## [Aim of the exercise]
Select and copy out every line in the records containing "layout".

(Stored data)
Segment Open

`src/rtl/tick_scheduler_if.sv`:
```
// tick_scheduler_if: control inputs and tick/level/count outputs of the tick scheduler
interface tick_scheduler_if #(
    parameter int NUM_CH = 4,
    parameter int LVL_W  = 3
);
    logic              enable;
    logic [LVL_W-1:0]  difficulty;
    logic              auto_up;
    logic [NUM_CH-1:0] ch_en;
    logic [NUM_CH-1:0] tick;
    logic [LVL_W-1:0]  level;
    logic [15:0]       tick_count;
    modport master (output enable, difficulty, auto_up, ch_en, input tick, level, tick_count);
    modport slave  (input enable, difficulty, auto_up, ch_en, output tick, level, tick_count);
endinterface

```
`src/rtl/tick_scheduler.sv`:
```
// tick_scheduler: level-dependent periodic tick generator with round-robin channel selection
module tick_scheduler #(
    parameter int NUM_CH     = 4,
    parameter int LVL_W      = 3,
    parameter int CNT_W      = 32,
    parameter int BASE_TICKS = 350_000_000,
    parameter int STEP_TICKS = 25_000_000,
    parameter int MIN_TICKS  = 150_000_000,
    parameter int ESC_TICKS  = 8
) (
    input logic clk,
    input logic rst,
    tick_scheduler_if.slave bus
);
    localparam int W     = CNT_W + LVL_W;
    localparam int RR_W  = NUM_CH > 1 ? $clog2(NUM_CH) : 1;
    localparam int ESC_W = ESC_TICKS > 1 ? $clog2(ESC_TICKS) : 1;
    localparam logic [LVL_W-1:0] LMAX   = '1;
    localparam logic [W-1:0]     BASE_W = W'(BASE_TICKS);
    localparam logic [W-1:0]     STEP_W = W'(STEP_TICKS);
    localparam logic [W-1:0]     MIN_W  = W'(MIN_TICKS);
    localparam logic [W-1:0]     SLACK  = W'(BASE_TICKS - MIN_TICKS);

    logic [CNT_W-1:0]  cnt_q, cnt_d;
    logic [NUM_CH-1:0] tick_q, tick_d;
    logic [RR_W-1:0]   rr_q, rr_d, sel;
    logic [ESC_W-1:0]  esc_q, esc_d;
    logic [LVL_W-1:0]  level_q, level_d;
    logic [15:0]       tc_q, tc_d;
    logic [W-1:0]      dec, per;
    logic              wrap, found, fire, esc_hit;
    int                j;

    always_comb begin
        dec     = W'(level_q) * STEP_W;
        per     = dec > SLACK ? MIN_W : BASE_W - dec;
        wrap    = bus.enable && W'(cnt_q) == per - 1'b1;
        found   = 1'b0;
        sel     = '0;
        j       = 0;
        // walk downward so the channel nearest rr is the last one written
        for (int k = NUM_CH - 1; k >= 0; k--) begin
            j = int'(rr_q) + k;
            j = j >= NUM_CH ? j - NUM_CH : j;
            if (bus.ch_en[j]) begin
                found = 1'b1;
                sel   = RR_W'(j);
            end
        end
        fire    = wrap && found;
        esc_hit = esc_q == ESC_W'(ESC_TICKS - 1);
        cnt_d   = (!bus.enable || wrap) ? '0 : cnt_q + 1'b1;
        tick_d  = fire ? NUM_CH'(1) << sel : '0;
        rr_d    = !bus.enable ? '0 : !fire ? rr_q : sel == RR_W'(NUM_CH - 1) ? '0 : sel + 1'b1;
        tc_d    = !bus.enable ? '0 : (fire && tc_q != 16'hFFFF) ? tc_q + 1'b1 : tc_q;
        esc_d   = !bus.enable ? '0 : !(wrap && bus.auto_up) ? esc_q : esc_hit ? '0 : esc_q + 1'b1;
        level_d = !bus.enable ? bus.difficulty :
                  !wrap ? level_q :
                  !bus.auto_up ? bus.difficulty :
                  (esc_hit && level_q != LMAX) ? level_q + 1'b1 : level_q;
    end

    always_ff @(posedge clk or posedge rst) begin
        if (rst) begin
            cnt_q   <= '0;
            tick_q  <= '0;
            rr_q    <= '0;
            esc_q   <= '0;
            level_q <= '0;
            tc_q    <= '0;
        end else begin
            cnt_q   <= cnt_d;
            tick_q  <= tick_d;
            rr_q    <= rr_d;
            esc_q   <= esc_d;
            level_q <= level_d;
            tc_q    <= tc_d;
        end
    end

    assign bus.tick       = tick_q;
    assign bus.level      = level_q;
    assign bus.tick_count = tc_q;
endmodule

```
`src/flat_wrapper.sv`:
```
// flat-port wrapper written by rule: the top's interface ports become plain ports
module tick_scheduler_flat 
#(
    parameter int NUM_CH     = 4,
    parameter int LVL_W      = 3,
    parameter int CNT_W      = 32,
    parameter int BASE_TICKS = 350_000_000,
    parameter int STEP_TICKS = 25_000_000,
    parameter int MIN_TICKS  = 150_000_000,
    parameter int ESC_TICKS  = 8
)
  (clk, rst, bus_enable, bus_difficulty, bus_auto_up, bus_ch_en, bus_tick, bus_level, bus_tick_count);
  tick_scheduler_if #(.NUM_CH(NUM_CH), .LVL_W(LVL_W)) bus_i ();
  input logic clk;
  input logic rst;
  input wire logic [$bits(bus_i.enable)-1:0] bus_enable;
  input wire logic [$bits(bus_i.difficulty)-1:0] bus_difficulty;
  input wire logic [$bits(bus_i.auto_up)-1:0] bus_auto_up;
  input wire logic [$bits(bus_i.ch_en)-1:0] bus_ch_en;
  output wire logic [$bits(bus_i.tick)-1:0] bus_tick;
  output wire logic [$bits(bus_i.level)-1:0] bus_level;
  output wire logic [$bits(bus_i.tick_count)-1:0] bus_tick_count;
  assign bus_i.enable = bus_enable;
  assign bus_i.difficulty = bus_difficulty;
  assign bus_i.auto_up = bus_auto_up;
  assign bus_i.ch_en = bus_ch_en;
  assign bus_tick = bus_i.tick;
  assign bus_level = bus_i.level;
  assign bus_tick_count = bus_i.tick_count;
  tick_scheduler #(.NUM_CH(NUM_CH), .LVL_W(LVL_W), .CNT_W(CNT_W), .BASE_TICKS(BASE_TICKS), .STEP_TICKS(STEP_TICKS), .MIN_TICKS(MIN_TICKS), .ESC_TICKS(ESC_TICKS)) u_core (.clk(clk), .rst(rst), .bus(bus_i));
endmodule
```
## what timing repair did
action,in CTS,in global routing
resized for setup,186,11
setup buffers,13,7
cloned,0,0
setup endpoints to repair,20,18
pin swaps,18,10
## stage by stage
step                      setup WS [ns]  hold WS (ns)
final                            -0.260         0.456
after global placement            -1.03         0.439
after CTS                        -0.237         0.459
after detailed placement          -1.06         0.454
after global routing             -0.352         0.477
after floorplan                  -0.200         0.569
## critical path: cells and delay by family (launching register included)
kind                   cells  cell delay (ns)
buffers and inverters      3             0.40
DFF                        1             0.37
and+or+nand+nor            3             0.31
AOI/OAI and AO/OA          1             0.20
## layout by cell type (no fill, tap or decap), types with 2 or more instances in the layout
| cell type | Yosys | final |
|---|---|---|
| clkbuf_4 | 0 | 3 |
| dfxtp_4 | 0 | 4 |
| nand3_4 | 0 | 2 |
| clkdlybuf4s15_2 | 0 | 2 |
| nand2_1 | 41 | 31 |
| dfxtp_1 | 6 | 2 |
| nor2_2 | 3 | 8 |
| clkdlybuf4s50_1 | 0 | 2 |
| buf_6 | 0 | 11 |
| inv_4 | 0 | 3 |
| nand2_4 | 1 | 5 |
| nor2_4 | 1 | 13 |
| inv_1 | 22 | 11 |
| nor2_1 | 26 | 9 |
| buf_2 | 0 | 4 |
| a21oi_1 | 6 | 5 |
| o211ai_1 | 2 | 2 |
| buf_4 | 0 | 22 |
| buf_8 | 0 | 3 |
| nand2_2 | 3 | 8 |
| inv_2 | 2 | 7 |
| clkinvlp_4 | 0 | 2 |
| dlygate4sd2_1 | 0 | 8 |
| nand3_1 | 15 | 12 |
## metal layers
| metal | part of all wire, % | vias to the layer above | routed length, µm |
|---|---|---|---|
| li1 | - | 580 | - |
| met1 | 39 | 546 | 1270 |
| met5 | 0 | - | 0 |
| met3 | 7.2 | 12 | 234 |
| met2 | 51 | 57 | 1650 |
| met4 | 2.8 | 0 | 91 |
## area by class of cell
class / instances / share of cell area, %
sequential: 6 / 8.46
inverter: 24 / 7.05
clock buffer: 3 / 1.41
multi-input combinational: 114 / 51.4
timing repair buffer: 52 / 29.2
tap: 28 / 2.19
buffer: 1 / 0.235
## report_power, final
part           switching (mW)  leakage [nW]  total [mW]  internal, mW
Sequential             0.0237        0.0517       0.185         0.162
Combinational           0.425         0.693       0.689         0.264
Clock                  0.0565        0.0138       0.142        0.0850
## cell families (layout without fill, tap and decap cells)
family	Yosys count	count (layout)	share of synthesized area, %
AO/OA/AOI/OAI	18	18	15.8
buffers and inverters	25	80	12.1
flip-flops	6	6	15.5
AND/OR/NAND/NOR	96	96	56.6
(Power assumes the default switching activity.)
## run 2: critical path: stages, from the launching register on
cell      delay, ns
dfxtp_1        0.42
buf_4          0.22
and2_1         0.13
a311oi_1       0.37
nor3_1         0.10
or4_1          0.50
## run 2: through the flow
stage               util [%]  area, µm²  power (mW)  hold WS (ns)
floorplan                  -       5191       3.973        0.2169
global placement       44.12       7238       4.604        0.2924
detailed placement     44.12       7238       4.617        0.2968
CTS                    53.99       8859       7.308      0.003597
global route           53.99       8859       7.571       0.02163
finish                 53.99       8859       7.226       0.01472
[src/rtl/instr_fetch.sv]
// Instruction fetch front end: owns the architectural PC, issues one instruction
// read at a time and presents {pc, instr, err} to decode through a one-entry register.
module instr_fetch #(
  parameter logic [31:0] RESET_PC = 32'h0000_0000
) (
  input  logic        clk,
  input  logic        rst,
  input  logic        redirect_valid,
  input  logic [31:0] redirect_pc,
  output logic        imem_req_valid,
  input  logic        imem_req_ready,
  output logic [31:0] imem_addr,
  input  logic        imem_resp_valid,
  input  logic [31:0] imem_resp_data,
  output logic        if_valid,
  input  logic        if_ready,
  output logic [31:0] if_pc,
  output logic [31:0] if_instr,
  output logic        if_err,
  output logic [1:0]  state
);

  // Handshakes: a request transfers when imem_req_valid & imem_req_ready; an output
  // entry transfers when if_valid & if_ready. Valid never depends on the matching
  // ready of the same channel, and valid/addr hold until accepted unless redirected.
  localparam logic [1:0] S_REQ  = 2'd0;
  localparam logic [1:0] S_WAIT = 2'd1;
  localparam logic [1:0] S_DROP = 2'd2;
  localparam logic [1:0] S_ERR  = 2'd3;

  logic [31:0] pc;
  logic [31:0] req_pc;
  logic        slot_free;
  logic        aligned;
  logic        req_fire;

  assign slot_free      = !if_valid || if_ready;
  assign aligned        = (pc[1:0] == 2'b00);
  // Requests only go out when the output register can take the reply.
  assign imem_req_valid = !rst && (state == S_REQ) && slot_free && aligned;
  assign imem_addr      = pc;
  assign req_fire       = imem_req_valid && imem_req_ready;

  always_ff @(posedge clk) begin
    if (rst) begin
      pc       <= RESET_PC;
      req_pc   <= RESET_PC;
      state    <= S_REQ;
      if_valid <= 1'b0;
      if_pc    <= 32'd0;
      if_instr <= 32'd0;
      if_err   <= 1'b0;
    end else if (redirect_valid) begin
      pc       <= redirect_pc;
      if_valid <= 1'b0;
      // Any request still owed a response must have that response swallowed.
      case (state)
        S_REQ:          state <= req_fire ? S_DROP : S_REQ;
        S_WAIT, S_DROP: state <= imem_resp_valid ? S_REQ : S_DROP;
        default:        state <= S_REQ;
      endcase
    end else begin
      if (if_valid && if_ready) if_valid <= 1'b0;
      case (state)
        S_REQ: begin
          if (req_fire) begin
            req_pc <= pc;
            state  <= S_WAIT;
          end else if (slot_free && !aligned) begin
            if_valid <= 1'b1;
            if_pc    <= pc;
            if_instr <= 32'd0;
            if_err   <= 1'b1;
            state    <= S_ERR;
          end
        end
        S_WAIT: begin
          if (imem_resp_valid) begin
            if_valid <= 1'b1;
            if_pc    <= req_pc;
            if_instr <= imem_resp_data;
            if_err   <= 1'b0;
            pc       <= req_pc + 32'd4;
            state    <= S_REQ;
          end
        end
        S_DROP: begin
          if (imem_resp_valid) state <= S_REQ;
        end
        default: ;
      endcase
    end
  end

endmodule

Segment Closed

## [Output below]
## layout by cell type (no fill, tap or decap), types with 2 or more instances in the layout
## cell families (layout without fill, tap and decap cells)
family	Yosys count	count (layout)	share of synthesized area, %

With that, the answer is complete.